Exercise goal: Filter the data for lines with the word "total" and copy those lines.
##############################
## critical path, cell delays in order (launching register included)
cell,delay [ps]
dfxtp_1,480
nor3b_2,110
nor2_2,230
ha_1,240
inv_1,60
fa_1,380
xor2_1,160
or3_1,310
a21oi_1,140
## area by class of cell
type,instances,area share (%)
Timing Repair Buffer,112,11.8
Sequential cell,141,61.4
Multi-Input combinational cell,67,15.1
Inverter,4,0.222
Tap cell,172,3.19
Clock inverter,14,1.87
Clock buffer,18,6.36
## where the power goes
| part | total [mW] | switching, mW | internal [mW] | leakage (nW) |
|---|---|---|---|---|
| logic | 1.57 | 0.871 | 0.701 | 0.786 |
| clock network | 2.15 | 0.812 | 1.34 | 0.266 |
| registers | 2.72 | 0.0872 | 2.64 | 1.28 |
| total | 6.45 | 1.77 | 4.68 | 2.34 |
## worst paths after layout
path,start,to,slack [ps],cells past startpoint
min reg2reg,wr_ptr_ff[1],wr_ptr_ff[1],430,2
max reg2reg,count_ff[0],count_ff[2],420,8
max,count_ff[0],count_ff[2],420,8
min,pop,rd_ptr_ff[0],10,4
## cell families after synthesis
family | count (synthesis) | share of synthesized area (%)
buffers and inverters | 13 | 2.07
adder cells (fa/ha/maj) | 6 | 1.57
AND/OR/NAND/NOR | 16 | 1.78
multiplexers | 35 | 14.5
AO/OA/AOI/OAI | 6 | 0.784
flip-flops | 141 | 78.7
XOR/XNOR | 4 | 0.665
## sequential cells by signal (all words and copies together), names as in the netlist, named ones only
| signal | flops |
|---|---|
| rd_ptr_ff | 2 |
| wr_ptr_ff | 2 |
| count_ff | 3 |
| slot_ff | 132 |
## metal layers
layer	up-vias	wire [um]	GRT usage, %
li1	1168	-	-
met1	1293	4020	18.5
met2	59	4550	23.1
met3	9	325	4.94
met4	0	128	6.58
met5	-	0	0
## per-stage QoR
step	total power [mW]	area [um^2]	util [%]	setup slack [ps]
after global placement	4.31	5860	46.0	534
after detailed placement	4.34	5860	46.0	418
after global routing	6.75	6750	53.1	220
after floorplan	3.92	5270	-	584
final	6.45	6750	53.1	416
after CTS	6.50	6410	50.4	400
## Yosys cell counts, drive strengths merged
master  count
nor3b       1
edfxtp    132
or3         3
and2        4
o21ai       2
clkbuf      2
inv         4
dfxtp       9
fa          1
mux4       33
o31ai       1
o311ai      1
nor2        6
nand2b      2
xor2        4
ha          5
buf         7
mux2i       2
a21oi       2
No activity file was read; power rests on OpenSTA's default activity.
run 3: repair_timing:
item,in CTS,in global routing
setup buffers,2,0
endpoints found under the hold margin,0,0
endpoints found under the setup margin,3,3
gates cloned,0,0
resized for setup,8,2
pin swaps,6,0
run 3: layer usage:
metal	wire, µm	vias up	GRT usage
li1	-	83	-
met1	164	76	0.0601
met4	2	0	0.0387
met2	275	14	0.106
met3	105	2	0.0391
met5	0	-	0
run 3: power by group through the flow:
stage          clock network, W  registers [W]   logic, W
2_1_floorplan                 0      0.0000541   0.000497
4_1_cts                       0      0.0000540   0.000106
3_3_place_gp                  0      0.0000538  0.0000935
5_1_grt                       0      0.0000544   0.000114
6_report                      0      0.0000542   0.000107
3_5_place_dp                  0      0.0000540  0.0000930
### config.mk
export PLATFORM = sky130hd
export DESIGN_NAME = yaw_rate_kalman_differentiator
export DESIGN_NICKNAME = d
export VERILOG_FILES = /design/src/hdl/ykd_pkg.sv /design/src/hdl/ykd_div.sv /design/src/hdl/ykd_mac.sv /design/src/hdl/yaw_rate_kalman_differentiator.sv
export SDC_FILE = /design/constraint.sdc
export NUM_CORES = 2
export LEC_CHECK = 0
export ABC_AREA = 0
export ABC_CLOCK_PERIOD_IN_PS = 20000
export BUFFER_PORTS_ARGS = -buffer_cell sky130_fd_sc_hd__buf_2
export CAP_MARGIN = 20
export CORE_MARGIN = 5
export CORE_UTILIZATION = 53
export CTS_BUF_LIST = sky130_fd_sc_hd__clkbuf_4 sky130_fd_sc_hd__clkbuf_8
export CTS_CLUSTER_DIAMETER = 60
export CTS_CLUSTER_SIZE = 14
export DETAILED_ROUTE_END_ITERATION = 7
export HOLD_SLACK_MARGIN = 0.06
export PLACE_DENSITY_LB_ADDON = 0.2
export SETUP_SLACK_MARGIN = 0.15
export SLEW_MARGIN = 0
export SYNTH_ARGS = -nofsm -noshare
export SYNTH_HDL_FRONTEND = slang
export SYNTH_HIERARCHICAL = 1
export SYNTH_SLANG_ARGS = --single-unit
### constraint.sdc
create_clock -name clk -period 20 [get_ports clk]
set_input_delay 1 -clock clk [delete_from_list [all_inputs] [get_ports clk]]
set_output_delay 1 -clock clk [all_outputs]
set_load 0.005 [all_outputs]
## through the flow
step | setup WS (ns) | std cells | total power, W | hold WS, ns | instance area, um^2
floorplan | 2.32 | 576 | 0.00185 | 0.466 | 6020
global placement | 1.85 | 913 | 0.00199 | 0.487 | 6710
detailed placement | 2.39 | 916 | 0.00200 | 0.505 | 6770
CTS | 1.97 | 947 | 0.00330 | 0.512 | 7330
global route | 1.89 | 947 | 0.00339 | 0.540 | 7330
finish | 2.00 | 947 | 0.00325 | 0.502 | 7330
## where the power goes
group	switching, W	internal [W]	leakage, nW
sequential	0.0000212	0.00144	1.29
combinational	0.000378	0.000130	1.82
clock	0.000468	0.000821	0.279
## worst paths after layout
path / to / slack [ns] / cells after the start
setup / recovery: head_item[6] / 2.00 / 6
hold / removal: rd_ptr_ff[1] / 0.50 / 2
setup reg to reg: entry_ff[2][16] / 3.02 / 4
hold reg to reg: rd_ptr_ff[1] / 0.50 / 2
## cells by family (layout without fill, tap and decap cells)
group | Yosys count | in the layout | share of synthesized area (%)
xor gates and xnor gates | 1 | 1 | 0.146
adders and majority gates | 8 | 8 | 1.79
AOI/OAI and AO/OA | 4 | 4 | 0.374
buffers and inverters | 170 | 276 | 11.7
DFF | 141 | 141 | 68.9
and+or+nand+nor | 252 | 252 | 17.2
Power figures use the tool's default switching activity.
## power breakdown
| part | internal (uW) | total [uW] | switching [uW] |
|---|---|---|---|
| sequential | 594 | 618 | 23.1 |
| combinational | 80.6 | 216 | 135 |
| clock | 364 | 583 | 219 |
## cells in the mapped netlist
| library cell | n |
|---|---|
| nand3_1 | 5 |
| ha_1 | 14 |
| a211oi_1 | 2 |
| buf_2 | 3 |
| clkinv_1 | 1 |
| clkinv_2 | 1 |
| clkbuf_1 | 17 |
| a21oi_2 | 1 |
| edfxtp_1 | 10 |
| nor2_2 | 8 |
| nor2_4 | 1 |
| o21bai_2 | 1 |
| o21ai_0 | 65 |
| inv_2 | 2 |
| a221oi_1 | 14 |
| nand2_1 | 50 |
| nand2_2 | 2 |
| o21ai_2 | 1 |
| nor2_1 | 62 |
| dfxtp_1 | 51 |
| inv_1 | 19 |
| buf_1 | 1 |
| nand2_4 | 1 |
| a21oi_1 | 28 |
##############################
Answer area:
| part | total [mW] | switching, mW | internal [mW] | leakage (nW) |
| total | 6.45 | 1.77 | 4.68 | 2.34 |
step	total power [mW]	area [um^2]	util [%]	setup slack [ps]
step | setup WS (ns) | std cells | total power, W | hold WS, ns | instance area, um^2
| part | internal (uW) | total [uW] | switching [uW] |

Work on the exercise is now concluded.